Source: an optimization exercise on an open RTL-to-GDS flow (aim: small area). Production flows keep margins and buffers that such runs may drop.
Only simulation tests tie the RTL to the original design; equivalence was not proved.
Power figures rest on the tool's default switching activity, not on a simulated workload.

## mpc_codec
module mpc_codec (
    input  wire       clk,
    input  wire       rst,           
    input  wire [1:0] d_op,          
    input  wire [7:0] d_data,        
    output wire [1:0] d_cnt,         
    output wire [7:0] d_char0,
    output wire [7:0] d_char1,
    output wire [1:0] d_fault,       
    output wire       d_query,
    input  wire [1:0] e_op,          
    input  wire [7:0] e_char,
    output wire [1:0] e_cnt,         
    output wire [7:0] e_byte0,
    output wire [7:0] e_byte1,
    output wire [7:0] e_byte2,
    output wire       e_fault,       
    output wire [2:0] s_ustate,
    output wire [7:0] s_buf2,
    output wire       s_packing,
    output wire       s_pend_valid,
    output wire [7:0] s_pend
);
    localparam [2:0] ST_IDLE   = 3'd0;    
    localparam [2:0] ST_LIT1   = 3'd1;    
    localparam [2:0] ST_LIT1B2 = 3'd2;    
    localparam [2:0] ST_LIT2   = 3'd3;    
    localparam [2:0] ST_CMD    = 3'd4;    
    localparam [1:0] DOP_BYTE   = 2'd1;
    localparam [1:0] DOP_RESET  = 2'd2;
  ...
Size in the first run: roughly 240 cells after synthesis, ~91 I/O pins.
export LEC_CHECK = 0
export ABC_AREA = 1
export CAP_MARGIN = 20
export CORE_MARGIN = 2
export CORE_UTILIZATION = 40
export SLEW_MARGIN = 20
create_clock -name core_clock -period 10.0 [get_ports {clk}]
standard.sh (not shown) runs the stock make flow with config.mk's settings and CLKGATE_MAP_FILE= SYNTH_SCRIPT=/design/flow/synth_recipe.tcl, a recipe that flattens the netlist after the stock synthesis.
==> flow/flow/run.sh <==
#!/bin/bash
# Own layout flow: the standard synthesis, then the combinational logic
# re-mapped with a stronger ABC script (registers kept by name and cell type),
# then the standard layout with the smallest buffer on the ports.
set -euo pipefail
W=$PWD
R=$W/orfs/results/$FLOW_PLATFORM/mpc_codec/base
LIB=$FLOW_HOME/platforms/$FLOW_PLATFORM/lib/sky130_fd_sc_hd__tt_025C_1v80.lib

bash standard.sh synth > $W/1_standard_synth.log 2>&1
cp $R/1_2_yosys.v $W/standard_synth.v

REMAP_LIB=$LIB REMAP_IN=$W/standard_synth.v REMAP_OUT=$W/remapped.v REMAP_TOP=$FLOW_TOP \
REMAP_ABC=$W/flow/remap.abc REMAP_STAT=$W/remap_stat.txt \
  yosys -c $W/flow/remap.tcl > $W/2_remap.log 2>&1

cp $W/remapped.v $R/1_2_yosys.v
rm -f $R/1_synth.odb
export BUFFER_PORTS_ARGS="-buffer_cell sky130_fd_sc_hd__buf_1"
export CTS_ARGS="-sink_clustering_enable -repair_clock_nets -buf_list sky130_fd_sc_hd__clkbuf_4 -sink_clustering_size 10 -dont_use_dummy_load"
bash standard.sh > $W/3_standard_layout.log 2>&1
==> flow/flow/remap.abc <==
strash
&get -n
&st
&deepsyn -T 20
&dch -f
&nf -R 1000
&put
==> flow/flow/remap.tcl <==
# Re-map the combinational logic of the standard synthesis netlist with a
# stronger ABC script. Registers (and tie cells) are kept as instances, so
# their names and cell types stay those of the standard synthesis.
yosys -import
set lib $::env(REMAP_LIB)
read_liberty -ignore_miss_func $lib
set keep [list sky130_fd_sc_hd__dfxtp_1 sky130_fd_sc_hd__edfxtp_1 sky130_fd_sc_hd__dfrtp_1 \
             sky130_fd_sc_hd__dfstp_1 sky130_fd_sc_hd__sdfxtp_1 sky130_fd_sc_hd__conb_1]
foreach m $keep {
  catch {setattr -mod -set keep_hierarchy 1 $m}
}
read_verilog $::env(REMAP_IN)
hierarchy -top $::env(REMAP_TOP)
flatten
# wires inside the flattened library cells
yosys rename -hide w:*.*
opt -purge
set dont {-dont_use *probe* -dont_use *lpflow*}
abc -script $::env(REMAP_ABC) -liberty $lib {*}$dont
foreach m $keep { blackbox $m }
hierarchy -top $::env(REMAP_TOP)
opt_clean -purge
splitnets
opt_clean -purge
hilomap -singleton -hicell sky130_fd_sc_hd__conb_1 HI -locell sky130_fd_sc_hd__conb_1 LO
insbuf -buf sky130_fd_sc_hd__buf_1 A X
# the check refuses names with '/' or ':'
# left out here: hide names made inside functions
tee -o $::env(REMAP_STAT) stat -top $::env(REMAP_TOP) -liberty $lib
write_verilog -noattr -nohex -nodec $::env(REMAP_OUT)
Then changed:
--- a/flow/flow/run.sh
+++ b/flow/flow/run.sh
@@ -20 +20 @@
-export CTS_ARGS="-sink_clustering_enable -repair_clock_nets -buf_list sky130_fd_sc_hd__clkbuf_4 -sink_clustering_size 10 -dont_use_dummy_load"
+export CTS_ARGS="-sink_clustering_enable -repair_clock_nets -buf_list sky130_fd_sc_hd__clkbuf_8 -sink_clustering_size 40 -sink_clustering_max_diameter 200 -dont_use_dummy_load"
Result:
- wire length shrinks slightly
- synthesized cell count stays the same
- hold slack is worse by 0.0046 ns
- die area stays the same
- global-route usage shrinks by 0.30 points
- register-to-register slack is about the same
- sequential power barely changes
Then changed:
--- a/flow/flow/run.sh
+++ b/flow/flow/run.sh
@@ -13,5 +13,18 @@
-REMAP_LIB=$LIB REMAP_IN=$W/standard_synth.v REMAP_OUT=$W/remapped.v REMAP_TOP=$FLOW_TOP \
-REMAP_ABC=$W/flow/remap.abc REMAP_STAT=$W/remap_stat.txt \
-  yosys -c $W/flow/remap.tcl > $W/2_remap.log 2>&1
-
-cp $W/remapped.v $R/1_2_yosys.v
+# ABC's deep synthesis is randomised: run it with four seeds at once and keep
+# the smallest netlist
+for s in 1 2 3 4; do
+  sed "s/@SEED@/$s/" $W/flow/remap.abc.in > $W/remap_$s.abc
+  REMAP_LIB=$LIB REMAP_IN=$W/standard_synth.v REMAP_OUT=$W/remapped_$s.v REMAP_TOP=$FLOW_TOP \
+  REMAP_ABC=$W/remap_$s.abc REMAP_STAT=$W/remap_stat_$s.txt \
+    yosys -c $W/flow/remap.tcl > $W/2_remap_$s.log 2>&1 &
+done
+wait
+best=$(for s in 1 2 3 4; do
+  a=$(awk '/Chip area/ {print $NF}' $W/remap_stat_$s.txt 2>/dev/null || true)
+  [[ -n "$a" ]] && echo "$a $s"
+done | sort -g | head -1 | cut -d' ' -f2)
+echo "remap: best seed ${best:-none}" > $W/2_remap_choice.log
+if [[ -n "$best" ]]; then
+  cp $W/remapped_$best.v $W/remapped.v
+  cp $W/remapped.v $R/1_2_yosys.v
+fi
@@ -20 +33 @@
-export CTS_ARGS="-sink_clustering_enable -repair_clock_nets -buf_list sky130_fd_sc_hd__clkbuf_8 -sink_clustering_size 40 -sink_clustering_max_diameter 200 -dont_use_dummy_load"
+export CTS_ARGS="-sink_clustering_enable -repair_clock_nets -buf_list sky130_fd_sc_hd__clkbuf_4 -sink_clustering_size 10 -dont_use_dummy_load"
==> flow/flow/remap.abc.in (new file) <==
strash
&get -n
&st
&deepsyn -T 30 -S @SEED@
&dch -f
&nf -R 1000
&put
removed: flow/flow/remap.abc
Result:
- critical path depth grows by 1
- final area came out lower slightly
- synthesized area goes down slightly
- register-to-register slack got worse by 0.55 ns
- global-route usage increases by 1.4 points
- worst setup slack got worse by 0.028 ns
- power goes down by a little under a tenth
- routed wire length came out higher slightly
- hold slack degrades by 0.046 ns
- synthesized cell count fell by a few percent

# Problem to solve:
Show me every line of the entries above that holds "same".

# Output for this exercise:
- synthesized cell count stays the same
- die area stays the same
- register-to-register slack is about the same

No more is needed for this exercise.